Causes of failure of previous action plans include (i) adoption of unscientific and arbitrary effluent standards (legally permissible concentration of any pollutant in wastewater) which should have been worked out scientifically using mass balancing concepts from pre-fixed stream/river standards taking account of the river's self-purifying abilities in terms of kinetic coefficients and ratios of river-effluent flow-rates. These effluent standards would thus vary for different polluters,
(ii) ignoring of Indian conditions in formulating strategies, e.g. (a) many Indian streets are too narrow to install sewer pipelines that require deep excavations creating structural dangers to street buildings.
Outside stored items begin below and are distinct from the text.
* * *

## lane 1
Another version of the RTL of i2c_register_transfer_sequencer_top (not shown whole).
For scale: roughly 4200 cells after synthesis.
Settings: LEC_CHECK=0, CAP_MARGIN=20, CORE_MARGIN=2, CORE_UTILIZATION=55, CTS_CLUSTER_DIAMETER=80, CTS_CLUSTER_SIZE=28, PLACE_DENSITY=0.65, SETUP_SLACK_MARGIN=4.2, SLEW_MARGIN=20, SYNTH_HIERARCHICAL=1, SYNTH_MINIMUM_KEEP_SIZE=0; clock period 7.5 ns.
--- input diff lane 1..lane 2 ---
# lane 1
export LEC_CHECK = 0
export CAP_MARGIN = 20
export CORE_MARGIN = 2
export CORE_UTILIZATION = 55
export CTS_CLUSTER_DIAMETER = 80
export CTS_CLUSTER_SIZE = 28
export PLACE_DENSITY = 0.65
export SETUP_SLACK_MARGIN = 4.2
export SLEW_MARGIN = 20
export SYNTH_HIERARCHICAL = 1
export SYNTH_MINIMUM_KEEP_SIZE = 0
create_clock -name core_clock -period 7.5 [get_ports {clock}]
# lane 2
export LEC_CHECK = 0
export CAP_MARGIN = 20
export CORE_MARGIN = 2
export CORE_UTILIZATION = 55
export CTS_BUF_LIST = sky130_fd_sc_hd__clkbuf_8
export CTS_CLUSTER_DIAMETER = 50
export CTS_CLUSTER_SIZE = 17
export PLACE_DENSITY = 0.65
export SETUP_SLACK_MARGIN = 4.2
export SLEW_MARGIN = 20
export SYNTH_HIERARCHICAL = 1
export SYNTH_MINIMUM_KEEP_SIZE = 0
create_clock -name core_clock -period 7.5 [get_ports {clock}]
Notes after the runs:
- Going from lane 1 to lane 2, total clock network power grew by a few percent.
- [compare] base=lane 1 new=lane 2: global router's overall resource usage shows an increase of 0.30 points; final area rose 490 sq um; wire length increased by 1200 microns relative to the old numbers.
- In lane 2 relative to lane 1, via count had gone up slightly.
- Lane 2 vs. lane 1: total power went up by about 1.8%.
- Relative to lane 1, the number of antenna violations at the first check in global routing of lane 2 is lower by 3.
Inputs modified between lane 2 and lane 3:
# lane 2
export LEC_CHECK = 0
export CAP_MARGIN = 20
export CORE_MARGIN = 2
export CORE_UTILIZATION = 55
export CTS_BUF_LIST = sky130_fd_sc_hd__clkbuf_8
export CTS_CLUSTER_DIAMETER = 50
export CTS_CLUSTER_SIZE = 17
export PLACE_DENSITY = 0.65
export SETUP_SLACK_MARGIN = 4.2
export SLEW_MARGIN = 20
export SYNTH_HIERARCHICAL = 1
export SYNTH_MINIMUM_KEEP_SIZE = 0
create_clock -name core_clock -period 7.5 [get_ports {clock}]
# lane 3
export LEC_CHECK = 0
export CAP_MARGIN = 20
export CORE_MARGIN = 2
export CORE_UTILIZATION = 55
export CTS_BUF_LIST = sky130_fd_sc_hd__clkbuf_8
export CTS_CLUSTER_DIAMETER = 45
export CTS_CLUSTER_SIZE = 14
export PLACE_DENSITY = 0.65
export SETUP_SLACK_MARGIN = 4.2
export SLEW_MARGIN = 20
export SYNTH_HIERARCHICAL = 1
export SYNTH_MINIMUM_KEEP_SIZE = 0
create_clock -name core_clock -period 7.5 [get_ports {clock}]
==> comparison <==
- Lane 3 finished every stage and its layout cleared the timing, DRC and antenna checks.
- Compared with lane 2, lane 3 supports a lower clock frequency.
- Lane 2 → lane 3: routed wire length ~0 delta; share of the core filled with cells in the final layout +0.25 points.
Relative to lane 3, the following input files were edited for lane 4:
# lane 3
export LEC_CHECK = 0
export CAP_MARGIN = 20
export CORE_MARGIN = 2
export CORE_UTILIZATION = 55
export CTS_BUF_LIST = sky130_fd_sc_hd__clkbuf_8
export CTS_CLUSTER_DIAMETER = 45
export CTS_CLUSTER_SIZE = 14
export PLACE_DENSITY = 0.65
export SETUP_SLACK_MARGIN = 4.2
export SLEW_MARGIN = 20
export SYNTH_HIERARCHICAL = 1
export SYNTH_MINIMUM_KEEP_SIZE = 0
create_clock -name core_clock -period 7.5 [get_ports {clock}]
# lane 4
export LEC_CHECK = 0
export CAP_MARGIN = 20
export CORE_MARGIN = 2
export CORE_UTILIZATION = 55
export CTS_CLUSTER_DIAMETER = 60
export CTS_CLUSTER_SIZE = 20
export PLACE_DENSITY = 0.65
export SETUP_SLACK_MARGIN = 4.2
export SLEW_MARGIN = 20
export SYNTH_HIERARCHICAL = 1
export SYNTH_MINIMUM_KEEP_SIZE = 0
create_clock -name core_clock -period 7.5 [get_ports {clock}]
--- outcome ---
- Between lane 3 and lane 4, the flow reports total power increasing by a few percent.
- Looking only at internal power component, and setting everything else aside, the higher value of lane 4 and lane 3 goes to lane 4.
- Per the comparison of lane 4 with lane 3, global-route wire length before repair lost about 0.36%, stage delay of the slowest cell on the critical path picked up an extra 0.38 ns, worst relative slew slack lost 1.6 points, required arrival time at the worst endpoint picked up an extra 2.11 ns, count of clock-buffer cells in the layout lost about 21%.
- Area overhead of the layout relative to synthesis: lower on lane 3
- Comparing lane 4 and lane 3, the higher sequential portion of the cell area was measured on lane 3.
Consequently, wastewater generated from homes in these types of streets flow directly into the Ganga, (b) many private homes in India carry on small-scale industrial activities such as plating, generating toxic wastes that flow unabatedly into the nearby river or percolate into the ground and later seep into the river, (c) slums generate large volumes of wastewater in unsewered urban areas that ultimately seep into the river, (d) religious mass bathing gatherings that are regularly held along the Ganga generate wastewater that flows directly into the river, (e) drains channel wastewater upstream of bathing platforms (ghats), (f) open defecation apart from the disposal of dead human and animal bodies (only to be scattered all over by the stray dogs and birds) degrade riverbank areas, (g) riverbanks are also used as dumping sites for solid organic wastes, including polythenes, so these substances leach into the river. not practicing a self-supported sustainable strategy (4-S) which could help keep city streets clean in an organized manner, e.g. several rag pickers could be employed to pick up fruit-skin-vegetable wastes, organic wastes, nails, and newspapers/polythenes from specified streets and sell them to consumers such as dairies, piggeries, and scrap dealers (kabaris). This will also avoid the accident causing menace of pigs and cattle on the streets.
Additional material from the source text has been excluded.